ここで、投影面積とは、クッション材を縦×横×厚みで表す場合の縦×横による面積をいい、通常、クッション材の平面状態での大きさを表すものである。
【0009】
さらに、本発明の請求項3記載のクッション材は、請求項1または2記載の構成に加え、前記クッション基材を、前記エラストマー粘弾性体の厚みの0.5〜1.0倍の厚みとして構成したことを特徴とするものである。
【発明の効果】
【0010】
本発明の請求項1記載のクッション材によれば、クッション材の厚さ方向に貫通孔を形成したウレタンフォームのクッション基材と、このクッション基材の前記貫通孔に装着されるエラストマー粘弾性体と、前記貫通孔に前記エラストマー粘弾性体が装着された前記クッション基材の表裏面に設けられる伸縮性生地とその内側面にウレタンフォームがラミネートされた表皮材および裏皮材とからなり、前記クッション基材の硬さを前記エラストマー粘弾性体の硬さ以下とし、前記クッション基材の前記エラストマー粘弾性体が装着された前記貫通孔の周囲と前記表皮材および前記裏皮材とが接着されるとともに、接着された部分が凹状部に形成され、前記凹状部が、表裏側の両方、あるいは表裏側のいずれか一方に形成されて構成したクッション材とすることができ、エラストマー粘弾性体により底づき感のない優れたクッション性を確保することができるとともに、エラストマー粘弾性体を装着した周囲に凹状部を形成して接着することで、通気性を確保することできる。
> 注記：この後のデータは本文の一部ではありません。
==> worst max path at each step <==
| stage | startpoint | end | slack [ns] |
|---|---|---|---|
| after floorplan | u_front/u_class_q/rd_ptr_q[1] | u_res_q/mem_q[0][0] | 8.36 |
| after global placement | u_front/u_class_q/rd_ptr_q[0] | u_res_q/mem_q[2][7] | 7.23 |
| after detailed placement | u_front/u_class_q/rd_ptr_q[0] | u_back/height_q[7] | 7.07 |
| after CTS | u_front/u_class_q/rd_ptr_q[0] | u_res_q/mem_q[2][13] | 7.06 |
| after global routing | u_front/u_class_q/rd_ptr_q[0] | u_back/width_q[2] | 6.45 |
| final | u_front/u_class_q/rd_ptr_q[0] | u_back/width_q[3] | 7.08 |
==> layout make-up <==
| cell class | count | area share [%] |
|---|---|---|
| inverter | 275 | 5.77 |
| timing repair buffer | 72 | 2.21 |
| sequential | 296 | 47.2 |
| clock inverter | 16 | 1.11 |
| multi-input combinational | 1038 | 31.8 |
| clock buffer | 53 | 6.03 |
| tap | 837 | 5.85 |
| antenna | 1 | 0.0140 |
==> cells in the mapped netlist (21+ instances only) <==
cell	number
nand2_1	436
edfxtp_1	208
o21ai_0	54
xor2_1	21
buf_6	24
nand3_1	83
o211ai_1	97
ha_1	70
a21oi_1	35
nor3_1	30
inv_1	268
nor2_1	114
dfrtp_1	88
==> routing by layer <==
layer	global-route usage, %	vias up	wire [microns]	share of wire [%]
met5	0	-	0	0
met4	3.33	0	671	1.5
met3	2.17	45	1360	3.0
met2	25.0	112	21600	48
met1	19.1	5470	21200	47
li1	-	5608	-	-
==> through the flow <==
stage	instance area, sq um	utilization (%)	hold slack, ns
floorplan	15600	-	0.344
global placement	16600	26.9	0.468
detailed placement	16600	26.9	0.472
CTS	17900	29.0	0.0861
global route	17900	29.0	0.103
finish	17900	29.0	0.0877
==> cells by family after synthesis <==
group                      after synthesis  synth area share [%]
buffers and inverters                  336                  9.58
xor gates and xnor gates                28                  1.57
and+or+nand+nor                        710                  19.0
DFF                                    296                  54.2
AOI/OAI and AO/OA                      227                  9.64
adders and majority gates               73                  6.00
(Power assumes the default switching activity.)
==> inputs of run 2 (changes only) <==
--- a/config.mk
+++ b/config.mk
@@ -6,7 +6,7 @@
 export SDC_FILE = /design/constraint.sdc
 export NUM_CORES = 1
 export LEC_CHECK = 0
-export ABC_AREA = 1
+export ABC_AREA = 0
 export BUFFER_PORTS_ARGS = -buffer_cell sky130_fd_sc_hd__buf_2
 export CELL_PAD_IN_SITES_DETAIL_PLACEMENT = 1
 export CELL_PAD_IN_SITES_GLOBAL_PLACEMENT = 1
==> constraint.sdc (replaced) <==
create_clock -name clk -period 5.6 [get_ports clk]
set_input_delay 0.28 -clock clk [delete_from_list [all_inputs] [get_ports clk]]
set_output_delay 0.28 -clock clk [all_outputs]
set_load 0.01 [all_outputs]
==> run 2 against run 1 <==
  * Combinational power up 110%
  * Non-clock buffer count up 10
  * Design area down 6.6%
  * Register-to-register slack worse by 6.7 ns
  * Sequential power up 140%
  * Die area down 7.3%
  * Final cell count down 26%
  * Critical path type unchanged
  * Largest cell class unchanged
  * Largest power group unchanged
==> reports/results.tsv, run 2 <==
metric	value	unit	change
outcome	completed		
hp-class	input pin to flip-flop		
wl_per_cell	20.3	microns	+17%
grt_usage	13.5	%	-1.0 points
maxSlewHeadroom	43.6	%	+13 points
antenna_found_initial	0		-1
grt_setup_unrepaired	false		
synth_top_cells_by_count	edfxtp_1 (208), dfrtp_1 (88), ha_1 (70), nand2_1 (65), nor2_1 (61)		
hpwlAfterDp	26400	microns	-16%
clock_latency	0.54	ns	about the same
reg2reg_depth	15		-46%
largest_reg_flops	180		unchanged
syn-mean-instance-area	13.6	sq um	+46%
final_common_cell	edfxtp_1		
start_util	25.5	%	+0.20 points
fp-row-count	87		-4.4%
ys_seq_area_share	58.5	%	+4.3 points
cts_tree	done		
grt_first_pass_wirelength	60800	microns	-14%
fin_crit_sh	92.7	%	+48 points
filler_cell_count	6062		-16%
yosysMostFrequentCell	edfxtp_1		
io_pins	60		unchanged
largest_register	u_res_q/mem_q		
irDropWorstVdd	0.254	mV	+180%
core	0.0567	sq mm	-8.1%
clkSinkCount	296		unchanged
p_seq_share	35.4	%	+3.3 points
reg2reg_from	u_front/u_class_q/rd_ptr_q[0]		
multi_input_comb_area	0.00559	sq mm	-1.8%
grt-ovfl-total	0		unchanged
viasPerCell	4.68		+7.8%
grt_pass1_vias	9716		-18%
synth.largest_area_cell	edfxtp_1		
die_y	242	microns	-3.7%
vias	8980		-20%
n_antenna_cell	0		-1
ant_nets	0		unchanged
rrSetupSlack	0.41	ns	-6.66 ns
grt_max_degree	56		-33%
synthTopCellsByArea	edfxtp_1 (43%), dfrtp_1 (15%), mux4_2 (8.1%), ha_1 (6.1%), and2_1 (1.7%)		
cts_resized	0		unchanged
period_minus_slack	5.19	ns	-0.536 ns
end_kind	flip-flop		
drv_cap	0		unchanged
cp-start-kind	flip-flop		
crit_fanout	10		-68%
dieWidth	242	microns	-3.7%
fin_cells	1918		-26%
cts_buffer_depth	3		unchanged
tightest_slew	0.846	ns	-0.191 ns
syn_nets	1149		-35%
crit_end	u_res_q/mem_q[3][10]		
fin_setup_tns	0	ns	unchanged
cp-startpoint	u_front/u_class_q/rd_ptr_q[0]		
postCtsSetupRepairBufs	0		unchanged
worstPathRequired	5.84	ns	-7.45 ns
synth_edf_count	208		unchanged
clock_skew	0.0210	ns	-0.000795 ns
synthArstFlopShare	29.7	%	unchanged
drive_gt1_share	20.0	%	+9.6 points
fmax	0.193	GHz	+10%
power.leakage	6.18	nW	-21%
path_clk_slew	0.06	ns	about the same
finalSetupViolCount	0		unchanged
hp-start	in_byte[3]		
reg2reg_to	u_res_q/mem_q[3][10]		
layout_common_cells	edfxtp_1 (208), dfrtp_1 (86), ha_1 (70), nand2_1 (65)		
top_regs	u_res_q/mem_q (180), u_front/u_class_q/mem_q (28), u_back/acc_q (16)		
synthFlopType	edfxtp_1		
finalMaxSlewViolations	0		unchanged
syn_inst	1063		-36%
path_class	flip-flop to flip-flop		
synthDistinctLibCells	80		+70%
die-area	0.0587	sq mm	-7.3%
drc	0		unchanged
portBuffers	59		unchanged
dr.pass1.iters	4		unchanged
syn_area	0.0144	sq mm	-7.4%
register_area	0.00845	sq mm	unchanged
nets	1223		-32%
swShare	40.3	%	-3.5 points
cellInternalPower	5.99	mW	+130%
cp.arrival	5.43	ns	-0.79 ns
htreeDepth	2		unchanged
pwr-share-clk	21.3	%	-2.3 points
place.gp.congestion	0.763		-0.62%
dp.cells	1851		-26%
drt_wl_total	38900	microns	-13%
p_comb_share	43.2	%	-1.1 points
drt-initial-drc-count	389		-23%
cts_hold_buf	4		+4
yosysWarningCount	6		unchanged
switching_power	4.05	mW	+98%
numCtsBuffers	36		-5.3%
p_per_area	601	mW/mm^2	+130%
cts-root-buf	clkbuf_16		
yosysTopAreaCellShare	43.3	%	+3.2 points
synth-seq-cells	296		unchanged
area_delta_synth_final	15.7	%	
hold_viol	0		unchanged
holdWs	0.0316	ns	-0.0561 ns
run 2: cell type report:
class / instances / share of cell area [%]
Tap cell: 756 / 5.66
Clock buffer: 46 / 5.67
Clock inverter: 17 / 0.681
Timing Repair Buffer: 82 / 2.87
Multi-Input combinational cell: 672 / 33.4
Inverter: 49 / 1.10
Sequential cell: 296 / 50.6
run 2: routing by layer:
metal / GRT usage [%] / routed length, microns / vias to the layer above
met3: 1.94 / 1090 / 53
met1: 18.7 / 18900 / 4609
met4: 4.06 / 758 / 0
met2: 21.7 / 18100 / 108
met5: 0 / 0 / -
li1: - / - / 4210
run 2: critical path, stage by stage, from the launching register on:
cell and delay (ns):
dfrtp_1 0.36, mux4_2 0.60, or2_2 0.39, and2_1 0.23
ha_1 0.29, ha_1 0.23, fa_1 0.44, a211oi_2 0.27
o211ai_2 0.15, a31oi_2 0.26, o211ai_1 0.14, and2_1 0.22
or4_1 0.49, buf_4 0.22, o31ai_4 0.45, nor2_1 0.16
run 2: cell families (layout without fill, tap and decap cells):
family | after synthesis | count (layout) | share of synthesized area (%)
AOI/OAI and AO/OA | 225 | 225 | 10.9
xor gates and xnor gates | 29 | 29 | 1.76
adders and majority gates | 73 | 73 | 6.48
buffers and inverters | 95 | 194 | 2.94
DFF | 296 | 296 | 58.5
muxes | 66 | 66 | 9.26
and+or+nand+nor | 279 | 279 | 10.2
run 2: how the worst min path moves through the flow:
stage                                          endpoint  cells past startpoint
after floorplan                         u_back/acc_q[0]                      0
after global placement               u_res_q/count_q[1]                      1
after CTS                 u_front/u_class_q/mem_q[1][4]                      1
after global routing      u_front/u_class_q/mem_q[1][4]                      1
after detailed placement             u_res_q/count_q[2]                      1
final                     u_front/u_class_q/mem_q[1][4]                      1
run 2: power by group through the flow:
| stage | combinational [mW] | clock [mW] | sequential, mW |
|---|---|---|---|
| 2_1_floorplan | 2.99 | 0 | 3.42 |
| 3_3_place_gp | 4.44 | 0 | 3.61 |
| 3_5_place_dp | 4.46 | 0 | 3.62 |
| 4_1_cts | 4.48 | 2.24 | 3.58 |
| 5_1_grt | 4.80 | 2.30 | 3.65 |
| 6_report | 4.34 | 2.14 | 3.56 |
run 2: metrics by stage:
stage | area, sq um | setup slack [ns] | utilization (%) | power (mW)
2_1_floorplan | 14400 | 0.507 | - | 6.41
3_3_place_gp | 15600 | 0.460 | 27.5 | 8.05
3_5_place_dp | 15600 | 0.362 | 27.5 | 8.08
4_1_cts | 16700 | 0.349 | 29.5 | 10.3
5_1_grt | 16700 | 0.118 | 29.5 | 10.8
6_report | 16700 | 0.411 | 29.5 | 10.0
また、クッション基材に貫通孔を形成してエラストマー粘弾性体を装着することで、底付き穴を形成する場合に比べ加工が容易となるとともに、貫通孔の周囲を接着して凹状部とすることで、エラストマー粘弾性体を直接接着することなく保持することができ、倒れなどを確実に防止することができる。
【0011】
また、本発明の請求項2記載のクッション材によれば、前記エラストマー粘弾性体を、前記クッション材の投影面積の50〜80%の範囲に配設して構成したので、クッション性を確保すると同時に、重量増大やコスト増大を防止して優れたクッション材とすることができる。
【0012】
さらに、本発明の請求項3記載のクッション材によれば、前記クッション基材を、前記エラストマー粘弾性体の厚みの0.5〜1.0倍の厚みとして構成したので、クッション基材でエラストマー粘弾性体を保持できるとともに、クッション性を確保することができる。
【発明を実施するための形態】
【0014】
以下、本発明を実施するための形態について、図面を参照して詳細に説明する。
本発明におけるクッション材10は、クッション材10の厚さ方向に複数の貫通孔11aを形成したウレタンフォームのクッション基材11と、このクッション基材11の複数の貫通孔11aに装着されるエラストマー粘弾性体12と、複数の貫通孔11aにエラストマー粘弾性体12が装着されたクッション基材11の表裏面に設けられる伸縮性生地13aとその内側面にウレタンフォーム13bがラミネートされた表皮材13および裏皮材13とからなり、クッション基材11の硬さをエラストマー粘弾性体12の硬さ以下とし、クッション基材11のエラストマー粘弾性体12が装着された貫通孔11aの周囲と表皮材13および裏皮材13とが接着されるとともに、接着された部分が凹状に形成され、表裏側の両方、あるいは表裏側のいずれか一方に凹状部14を形成して構成してある。
【0015】
すなわち、このクッション材10は、ウレタンフォームのクッション基材11の貫通孔11aにエラストマー粘弾性体12を装着し、その表裏面に、伸縮性生地13aとウレタンフォーム13bとをラミネートした表裏皮材13を積層して三層構造体としたものを、熱プレス成形して複数のエラストマー粘弾性体12の周囲と表裏皮材13、13を接着するとともに、エラストマー粘弾性体12の周囲の接着部において、表裏側の両方、あるいは表裏側のいずれか一方に凹状部14を形成し、エラストマー粘弾性体12部分を両側あるいは片側に凸状としたものであり、凹状部14による凹部とエラストマー粘弾性体12の凸部との凹凸部を備えたクッション材10となっている。
【0016】
なお、必要に応じて、表裏皮材13のクッション基材と接する面に接着剤を塗布するか、あるいはホットメルトフィルムを積層して、熱プレス成形してもよい。その際、接着剤の種類は特に限定されるものではないが、水性接着剤であれば、VOCの問題もなく、好ましい。
【0017】
これにより、複数のエラストマー粘弾性体12により底づき感のないクッション性を確保することができ、かつエラストマー粘弾性体12の周囲が接着されて凹状部14を形成することで、表裏側の両方、あるいは表裏側のいずれか一方に凹凸部を備えることになり、通気性を確保することができる。
【0018】
次に、このようなクッション材10の各部について詳細に説明する。
まず、このクッション材10のクッション性を得るためのエラストマー粘弾性体12を装着保持するクッション基材11としては、エラストマー粘弾性体12によるクッション性を確保するためその硬さがエラストマー粘弾性体12の硬さ以下とされる。
【0019】
このクッション基材11の硬さは、JIS K 6400−2 D法に準拠した硬さで40〜100Nのものが用いられる。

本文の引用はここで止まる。